• **Directions for this task**
Given the listing below, write out exactly the lines starting with the line that has "stage / Clock, uW" and going on through the line that has "inverter | 5 | 75.1 |", both kept.

Study material Start Marker

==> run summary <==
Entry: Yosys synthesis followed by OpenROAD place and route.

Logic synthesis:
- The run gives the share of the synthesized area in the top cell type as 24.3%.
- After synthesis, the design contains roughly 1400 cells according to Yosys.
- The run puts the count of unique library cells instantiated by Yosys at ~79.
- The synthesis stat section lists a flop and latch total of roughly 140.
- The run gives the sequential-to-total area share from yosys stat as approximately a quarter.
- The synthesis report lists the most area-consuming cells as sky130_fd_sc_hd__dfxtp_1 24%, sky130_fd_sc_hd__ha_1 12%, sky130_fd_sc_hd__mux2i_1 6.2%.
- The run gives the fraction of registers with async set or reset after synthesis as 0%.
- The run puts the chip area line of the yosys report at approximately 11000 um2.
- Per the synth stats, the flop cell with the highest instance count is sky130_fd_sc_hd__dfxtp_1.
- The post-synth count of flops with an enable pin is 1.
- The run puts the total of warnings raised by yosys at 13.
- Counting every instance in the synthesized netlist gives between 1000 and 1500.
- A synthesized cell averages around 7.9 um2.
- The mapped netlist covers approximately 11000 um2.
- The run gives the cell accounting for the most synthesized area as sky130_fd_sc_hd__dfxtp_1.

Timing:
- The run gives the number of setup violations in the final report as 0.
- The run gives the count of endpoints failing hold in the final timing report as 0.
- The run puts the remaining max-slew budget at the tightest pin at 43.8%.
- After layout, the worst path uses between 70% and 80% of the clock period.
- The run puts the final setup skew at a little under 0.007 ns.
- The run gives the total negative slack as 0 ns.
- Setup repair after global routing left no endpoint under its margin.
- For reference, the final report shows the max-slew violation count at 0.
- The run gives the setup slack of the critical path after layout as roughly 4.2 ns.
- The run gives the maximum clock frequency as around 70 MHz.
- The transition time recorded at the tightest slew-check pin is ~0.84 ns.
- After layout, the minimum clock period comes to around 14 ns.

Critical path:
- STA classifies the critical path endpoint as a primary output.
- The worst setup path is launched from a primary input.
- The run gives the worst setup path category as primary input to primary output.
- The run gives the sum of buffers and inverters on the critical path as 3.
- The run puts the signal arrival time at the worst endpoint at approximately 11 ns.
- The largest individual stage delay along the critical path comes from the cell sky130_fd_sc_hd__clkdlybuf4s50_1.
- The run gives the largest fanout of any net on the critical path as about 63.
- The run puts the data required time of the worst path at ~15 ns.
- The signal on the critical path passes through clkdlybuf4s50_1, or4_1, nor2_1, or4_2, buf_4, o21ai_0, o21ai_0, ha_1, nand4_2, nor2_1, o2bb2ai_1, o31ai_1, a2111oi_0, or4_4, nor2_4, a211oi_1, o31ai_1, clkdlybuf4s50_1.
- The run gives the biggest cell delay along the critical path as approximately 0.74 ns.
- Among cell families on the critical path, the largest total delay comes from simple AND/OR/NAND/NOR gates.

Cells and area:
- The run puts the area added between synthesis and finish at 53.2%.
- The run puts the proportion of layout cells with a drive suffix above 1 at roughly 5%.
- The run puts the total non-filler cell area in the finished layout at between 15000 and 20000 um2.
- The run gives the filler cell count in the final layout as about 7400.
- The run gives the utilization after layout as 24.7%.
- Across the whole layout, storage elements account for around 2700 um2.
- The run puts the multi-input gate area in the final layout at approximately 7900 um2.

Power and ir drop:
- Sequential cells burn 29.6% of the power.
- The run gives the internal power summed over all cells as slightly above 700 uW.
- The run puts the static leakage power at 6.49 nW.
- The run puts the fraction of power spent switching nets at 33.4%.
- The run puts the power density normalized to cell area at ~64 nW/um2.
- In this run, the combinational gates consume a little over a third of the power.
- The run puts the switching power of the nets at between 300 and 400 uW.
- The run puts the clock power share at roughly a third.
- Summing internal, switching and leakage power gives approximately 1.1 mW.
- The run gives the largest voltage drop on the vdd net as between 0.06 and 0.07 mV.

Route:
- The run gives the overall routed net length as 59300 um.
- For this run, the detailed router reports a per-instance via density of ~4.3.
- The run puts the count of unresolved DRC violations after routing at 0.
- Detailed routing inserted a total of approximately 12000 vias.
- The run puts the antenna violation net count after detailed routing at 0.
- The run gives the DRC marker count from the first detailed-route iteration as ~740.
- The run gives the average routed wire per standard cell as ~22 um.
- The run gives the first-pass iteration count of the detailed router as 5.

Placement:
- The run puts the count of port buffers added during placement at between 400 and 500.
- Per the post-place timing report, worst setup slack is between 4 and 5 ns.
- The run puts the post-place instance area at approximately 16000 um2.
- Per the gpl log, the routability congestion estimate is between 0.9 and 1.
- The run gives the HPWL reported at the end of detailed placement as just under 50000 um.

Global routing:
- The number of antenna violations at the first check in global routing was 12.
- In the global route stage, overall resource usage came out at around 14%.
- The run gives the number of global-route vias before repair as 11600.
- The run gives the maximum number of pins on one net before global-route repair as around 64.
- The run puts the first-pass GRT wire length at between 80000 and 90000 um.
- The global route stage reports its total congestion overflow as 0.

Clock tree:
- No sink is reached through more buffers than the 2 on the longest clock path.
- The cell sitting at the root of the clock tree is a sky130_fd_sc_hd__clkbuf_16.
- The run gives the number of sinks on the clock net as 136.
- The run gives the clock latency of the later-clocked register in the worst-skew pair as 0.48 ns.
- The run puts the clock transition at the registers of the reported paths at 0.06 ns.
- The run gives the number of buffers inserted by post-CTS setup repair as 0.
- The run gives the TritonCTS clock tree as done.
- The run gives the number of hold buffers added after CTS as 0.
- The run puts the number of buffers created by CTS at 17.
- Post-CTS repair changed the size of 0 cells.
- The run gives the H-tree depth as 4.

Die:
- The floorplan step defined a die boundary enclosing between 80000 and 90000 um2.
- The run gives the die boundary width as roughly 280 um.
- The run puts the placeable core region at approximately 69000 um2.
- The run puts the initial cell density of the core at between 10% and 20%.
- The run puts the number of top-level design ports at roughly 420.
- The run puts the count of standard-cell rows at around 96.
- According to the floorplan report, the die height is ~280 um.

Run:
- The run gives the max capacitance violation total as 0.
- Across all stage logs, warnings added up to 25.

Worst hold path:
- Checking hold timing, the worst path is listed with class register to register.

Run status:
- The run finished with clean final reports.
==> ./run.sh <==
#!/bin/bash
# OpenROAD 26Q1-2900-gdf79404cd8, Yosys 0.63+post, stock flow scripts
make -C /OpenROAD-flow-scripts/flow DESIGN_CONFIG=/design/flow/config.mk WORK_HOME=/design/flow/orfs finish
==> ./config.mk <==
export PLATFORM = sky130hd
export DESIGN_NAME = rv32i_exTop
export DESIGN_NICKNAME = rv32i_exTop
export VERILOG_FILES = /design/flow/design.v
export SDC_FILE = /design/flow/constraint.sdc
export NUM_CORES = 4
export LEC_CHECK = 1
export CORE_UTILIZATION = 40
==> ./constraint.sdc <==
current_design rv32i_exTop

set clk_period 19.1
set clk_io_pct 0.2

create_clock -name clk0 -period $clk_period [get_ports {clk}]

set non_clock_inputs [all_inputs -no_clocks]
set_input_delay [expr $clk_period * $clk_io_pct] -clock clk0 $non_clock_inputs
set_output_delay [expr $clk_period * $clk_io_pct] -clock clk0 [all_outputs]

Study material End Marker
Study material Start Marker

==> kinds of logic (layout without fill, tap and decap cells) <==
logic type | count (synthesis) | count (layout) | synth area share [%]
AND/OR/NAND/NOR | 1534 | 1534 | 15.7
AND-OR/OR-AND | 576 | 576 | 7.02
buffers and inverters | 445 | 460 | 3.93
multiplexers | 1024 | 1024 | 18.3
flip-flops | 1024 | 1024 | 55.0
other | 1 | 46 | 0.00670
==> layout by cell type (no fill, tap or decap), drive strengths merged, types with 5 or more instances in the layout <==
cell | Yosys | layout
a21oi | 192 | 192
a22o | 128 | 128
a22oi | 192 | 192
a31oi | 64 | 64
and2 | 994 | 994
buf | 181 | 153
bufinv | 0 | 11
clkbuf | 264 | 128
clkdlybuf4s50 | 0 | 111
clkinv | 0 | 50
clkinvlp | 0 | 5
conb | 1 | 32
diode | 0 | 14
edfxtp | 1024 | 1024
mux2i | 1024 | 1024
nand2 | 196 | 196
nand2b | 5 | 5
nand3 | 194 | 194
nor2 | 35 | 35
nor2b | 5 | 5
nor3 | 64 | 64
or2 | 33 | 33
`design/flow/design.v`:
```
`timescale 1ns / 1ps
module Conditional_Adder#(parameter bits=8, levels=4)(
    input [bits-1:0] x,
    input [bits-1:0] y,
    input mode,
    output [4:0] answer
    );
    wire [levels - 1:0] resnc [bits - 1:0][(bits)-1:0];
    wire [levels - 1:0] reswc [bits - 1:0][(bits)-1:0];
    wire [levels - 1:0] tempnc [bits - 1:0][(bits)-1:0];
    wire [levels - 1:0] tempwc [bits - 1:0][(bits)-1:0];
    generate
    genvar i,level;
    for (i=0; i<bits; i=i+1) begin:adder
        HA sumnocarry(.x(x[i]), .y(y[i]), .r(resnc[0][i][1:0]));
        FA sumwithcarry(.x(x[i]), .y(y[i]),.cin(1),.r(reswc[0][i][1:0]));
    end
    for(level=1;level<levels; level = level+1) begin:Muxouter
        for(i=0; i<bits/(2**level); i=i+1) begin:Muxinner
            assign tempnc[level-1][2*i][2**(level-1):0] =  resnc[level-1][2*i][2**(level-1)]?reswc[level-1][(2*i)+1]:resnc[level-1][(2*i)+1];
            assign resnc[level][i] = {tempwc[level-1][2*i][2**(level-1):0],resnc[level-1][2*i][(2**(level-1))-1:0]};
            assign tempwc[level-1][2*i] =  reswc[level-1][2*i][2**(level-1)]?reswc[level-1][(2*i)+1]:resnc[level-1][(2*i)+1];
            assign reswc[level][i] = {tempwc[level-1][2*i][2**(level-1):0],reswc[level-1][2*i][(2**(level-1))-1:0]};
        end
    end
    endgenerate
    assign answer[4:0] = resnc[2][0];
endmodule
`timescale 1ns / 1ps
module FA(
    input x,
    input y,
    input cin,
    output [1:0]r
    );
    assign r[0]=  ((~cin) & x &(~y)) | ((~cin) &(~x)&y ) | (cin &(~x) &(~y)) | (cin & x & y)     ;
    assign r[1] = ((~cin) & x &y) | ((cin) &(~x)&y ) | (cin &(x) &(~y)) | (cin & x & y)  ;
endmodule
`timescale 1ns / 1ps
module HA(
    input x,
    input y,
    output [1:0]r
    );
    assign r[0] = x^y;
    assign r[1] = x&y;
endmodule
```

Study material End Marker
Study material Start Marker

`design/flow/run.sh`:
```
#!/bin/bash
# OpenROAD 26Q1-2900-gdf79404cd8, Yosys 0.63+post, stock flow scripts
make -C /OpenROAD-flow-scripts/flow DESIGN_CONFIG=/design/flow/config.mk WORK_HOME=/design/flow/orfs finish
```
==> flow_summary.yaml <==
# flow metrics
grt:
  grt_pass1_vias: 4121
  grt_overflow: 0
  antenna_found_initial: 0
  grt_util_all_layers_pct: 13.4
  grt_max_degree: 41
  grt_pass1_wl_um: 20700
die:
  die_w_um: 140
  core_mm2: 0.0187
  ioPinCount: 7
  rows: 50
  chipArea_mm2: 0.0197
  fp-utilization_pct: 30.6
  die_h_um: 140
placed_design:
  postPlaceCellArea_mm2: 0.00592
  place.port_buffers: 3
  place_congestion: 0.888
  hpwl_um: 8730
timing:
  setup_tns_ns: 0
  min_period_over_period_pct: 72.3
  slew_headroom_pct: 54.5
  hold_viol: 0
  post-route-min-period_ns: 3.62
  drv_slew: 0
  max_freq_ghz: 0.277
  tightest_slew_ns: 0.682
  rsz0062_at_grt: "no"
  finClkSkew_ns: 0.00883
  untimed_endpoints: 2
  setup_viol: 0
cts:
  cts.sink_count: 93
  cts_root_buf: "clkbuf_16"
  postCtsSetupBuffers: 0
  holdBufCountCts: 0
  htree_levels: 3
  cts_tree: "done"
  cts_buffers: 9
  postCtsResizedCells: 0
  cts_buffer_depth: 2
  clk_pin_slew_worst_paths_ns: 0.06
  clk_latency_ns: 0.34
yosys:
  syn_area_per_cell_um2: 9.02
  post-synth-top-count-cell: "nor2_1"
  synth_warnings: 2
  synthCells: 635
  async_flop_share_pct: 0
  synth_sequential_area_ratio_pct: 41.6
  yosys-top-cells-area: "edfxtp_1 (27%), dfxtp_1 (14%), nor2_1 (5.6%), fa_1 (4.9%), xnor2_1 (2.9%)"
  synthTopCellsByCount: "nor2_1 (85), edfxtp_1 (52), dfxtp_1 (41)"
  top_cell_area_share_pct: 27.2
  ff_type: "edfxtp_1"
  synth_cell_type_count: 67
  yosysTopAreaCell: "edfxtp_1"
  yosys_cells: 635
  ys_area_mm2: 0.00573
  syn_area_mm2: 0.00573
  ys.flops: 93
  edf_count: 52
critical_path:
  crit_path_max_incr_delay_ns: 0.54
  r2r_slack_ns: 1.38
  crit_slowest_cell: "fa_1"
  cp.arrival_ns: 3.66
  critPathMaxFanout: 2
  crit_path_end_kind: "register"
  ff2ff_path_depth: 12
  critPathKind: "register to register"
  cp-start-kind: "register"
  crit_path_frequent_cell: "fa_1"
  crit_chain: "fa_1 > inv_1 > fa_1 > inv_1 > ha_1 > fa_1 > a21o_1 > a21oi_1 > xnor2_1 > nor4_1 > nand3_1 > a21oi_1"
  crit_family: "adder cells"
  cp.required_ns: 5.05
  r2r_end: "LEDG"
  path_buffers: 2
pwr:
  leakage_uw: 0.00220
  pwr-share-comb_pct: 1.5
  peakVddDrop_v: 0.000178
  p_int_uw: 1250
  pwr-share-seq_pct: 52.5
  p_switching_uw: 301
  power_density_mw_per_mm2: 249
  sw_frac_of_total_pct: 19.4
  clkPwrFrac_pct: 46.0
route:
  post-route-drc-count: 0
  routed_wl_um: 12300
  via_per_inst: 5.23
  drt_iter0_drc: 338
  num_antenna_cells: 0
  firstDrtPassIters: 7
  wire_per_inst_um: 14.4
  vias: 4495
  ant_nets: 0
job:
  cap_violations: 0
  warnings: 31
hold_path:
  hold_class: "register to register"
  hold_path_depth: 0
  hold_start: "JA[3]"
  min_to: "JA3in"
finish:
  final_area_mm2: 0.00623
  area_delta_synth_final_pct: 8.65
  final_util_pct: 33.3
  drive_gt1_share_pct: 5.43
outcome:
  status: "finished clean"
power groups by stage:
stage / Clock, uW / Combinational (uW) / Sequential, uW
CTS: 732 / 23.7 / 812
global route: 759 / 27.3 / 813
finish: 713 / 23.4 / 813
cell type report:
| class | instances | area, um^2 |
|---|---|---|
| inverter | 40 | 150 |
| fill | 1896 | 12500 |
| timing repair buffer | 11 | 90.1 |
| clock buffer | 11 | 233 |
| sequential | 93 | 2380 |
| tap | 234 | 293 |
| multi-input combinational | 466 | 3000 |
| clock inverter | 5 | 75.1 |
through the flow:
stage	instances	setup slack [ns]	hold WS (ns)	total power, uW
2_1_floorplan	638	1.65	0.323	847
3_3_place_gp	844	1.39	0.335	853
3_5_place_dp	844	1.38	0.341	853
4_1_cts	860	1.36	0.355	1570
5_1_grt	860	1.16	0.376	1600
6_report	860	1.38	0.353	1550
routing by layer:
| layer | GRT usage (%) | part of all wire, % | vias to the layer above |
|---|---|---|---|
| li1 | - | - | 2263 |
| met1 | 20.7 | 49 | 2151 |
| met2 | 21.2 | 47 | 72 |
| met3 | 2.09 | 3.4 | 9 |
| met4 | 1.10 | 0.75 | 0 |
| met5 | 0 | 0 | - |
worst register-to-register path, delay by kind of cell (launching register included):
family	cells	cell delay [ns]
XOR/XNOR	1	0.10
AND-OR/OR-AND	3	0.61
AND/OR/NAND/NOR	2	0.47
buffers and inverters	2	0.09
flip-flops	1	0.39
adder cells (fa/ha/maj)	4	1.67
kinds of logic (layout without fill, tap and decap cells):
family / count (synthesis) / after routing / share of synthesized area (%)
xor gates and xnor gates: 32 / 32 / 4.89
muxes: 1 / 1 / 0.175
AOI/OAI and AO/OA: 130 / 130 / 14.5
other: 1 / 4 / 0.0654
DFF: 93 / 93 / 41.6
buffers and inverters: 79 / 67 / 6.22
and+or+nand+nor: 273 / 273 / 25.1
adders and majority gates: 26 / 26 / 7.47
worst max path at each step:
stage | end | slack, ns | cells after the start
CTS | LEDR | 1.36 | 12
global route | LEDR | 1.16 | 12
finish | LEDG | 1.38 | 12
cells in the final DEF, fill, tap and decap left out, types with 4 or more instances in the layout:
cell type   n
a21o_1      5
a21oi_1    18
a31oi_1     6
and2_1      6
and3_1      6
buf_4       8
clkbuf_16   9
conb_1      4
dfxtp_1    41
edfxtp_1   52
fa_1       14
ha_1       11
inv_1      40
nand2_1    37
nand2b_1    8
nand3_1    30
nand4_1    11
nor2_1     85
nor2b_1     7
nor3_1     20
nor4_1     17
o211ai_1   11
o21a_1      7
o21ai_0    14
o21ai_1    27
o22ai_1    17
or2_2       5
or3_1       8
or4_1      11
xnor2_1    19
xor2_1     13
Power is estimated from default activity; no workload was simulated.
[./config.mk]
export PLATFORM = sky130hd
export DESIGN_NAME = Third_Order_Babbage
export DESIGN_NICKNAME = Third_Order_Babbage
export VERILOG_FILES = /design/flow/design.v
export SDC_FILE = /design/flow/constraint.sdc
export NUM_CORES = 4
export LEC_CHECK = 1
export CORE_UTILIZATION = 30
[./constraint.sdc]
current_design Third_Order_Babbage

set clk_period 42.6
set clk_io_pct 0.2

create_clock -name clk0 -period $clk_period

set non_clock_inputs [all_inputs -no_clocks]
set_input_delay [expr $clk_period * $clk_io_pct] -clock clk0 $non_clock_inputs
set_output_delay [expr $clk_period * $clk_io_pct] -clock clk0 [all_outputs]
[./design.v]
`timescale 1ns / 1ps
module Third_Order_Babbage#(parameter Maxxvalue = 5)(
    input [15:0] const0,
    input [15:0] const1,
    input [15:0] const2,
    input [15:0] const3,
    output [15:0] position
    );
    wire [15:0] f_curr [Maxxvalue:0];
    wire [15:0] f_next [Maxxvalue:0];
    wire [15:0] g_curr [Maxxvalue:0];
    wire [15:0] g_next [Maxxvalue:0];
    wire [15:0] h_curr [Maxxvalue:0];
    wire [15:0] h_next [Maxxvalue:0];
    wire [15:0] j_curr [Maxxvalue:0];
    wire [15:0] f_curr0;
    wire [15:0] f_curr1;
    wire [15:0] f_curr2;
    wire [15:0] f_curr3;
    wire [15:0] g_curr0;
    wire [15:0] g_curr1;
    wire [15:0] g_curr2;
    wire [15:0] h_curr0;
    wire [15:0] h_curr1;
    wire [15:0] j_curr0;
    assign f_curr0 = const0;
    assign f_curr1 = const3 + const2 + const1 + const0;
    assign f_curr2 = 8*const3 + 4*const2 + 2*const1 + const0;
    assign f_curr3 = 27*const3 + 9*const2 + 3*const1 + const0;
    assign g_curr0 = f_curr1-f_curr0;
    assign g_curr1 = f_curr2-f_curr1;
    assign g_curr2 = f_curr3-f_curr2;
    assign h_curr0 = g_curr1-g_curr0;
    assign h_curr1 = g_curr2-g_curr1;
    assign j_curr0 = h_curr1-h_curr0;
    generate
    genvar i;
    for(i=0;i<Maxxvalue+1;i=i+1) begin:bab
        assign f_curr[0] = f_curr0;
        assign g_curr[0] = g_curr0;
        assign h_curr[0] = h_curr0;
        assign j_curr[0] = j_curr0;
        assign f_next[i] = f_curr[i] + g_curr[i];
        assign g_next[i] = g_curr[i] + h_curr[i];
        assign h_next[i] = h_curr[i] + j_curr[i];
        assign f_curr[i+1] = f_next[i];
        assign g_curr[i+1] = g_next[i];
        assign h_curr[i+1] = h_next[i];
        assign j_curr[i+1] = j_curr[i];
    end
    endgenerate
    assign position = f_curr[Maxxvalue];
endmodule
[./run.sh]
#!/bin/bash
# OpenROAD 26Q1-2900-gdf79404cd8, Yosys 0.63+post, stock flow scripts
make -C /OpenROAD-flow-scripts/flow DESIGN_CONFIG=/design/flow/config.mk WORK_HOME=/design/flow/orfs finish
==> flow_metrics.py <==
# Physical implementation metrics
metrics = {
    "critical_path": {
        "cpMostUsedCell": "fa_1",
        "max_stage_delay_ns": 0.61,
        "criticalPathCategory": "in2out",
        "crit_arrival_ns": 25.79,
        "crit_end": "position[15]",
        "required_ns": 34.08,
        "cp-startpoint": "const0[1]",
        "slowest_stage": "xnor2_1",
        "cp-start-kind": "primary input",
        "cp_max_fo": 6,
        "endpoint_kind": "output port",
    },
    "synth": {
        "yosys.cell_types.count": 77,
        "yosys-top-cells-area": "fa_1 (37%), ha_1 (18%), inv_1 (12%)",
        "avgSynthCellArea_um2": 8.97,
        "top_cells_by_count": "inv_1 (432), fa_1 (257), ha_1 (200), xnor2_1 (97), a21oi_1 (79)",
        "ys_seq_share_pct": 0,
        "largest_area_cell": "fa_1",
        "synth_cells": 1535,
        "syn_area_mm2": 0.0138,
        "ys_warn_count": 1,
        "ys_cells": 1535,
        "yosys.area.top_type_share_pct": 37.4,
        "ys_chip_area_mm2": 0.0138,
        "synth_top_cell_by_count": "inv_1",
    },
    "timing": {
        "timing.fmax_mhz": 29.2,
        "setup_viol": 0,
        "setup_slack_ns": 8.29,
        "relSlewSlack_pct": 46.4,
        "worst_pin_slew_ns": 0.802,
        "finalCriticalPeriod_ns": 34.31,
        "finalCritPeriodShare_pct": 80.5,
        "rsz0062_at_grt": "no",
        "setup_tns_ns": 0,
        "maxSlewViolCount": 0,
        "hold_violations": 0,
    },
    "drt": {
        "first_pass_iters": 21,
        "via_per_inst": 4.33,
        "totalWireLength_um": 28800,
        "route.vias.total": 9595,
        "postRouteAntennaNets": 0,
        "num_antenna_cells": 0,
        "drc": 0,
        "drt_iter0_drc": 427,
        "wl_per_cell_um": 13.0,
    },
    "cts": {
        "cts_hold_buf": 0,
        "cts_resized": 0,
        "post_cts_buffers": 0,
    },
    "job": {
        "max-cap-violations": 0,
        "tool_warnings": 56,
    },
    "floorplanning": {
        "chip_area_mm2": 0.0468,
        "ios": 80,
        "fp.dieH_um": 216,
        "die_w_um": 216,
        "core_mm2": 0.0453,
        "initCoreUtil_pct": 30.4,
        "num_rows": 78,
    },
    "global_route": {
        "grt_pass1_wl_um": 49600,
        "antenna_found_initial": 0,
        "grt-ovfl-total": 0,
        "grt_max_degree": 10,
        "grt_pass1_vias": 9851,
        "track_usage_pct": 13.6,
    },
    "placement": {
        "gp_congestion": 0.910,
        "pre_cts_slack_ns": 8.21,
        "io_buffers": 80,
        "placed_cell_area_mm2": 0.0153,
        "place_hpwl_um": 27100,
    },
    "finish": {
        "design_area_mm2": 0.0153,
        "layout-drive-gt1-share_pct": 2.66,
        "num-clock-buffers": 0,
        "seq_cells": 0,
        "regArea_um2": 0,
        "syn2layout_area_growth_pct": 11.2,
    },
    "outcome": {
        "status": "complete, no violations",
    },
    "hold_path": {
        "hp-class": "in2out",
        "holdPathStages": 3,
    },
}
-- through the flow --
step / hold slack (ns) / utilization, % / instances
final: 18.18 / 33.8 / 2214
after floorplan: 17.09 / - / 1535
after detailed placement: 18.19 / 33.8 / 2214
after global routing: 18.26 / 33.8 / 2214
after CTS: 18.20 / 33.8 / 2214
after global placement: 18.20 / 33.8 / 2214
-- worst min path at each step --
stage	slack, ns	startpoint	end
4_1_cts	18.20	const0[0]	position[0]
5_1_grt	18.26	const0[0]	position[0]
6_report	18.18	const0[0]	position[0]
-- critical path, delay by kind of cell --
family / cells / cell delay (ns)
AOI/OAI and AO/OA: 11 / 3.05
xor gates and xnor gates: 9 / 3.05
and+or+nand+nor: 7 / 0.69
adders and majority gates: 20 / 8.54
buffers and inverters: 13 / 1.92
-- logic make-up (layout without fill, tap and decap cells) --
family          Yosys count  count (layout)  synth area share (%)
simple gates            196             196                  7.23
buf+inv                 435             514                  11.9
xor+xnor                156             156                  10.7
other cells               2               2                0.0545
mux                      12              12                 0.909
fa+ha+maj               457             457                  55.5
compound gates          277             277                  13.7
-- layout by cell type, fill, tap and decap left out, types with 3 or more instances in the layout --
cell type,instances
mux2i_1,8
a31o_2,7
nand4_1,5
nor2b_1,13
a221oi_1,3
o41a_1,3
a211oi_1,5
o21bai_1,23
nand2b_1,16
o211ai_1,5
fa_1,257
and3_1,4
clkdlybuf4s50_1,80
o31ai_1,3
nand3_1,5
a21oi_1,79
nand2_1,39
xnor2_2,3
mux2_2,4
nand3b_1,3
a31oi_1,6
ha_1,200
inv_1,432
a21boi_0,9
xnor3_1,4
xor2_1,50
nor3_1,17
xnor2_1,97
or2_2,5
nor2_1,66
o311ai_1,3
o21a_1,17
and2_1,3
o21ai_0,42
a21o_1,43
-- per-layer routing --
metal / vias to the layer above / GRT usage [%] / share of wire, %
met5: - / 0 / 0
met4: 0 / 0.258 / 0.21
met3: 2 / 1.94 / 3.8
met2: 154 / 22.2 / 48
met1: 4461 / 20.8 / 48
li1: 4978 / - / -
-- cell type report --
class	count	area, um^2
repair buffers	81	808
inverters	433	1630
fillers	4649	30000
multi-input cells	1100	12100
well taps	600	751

Study material End Marker

• **Solution to this exercise**
stage / Clock, uW / Combinational (uW) / Sequential, uW
CTS: 732 / 23.7 / 812
global route: 759 / 27.3 / 813
finish: 713 / 23.4 / 813
cell type report:
| class | instances | area, um^2 |
|---|---|---|
| inverter | 40 | 150 |
| fill | 1896 | 12500 |
| timing repair buffer | 11 | 90.1 |
| clock buffer | 11 | 233 |
| sequential | 93 | 2380 |
| tap | 234 | 293 |
| multi-input combinational | 466 | 3000 |
| clock inverter | 5 | 75.1 |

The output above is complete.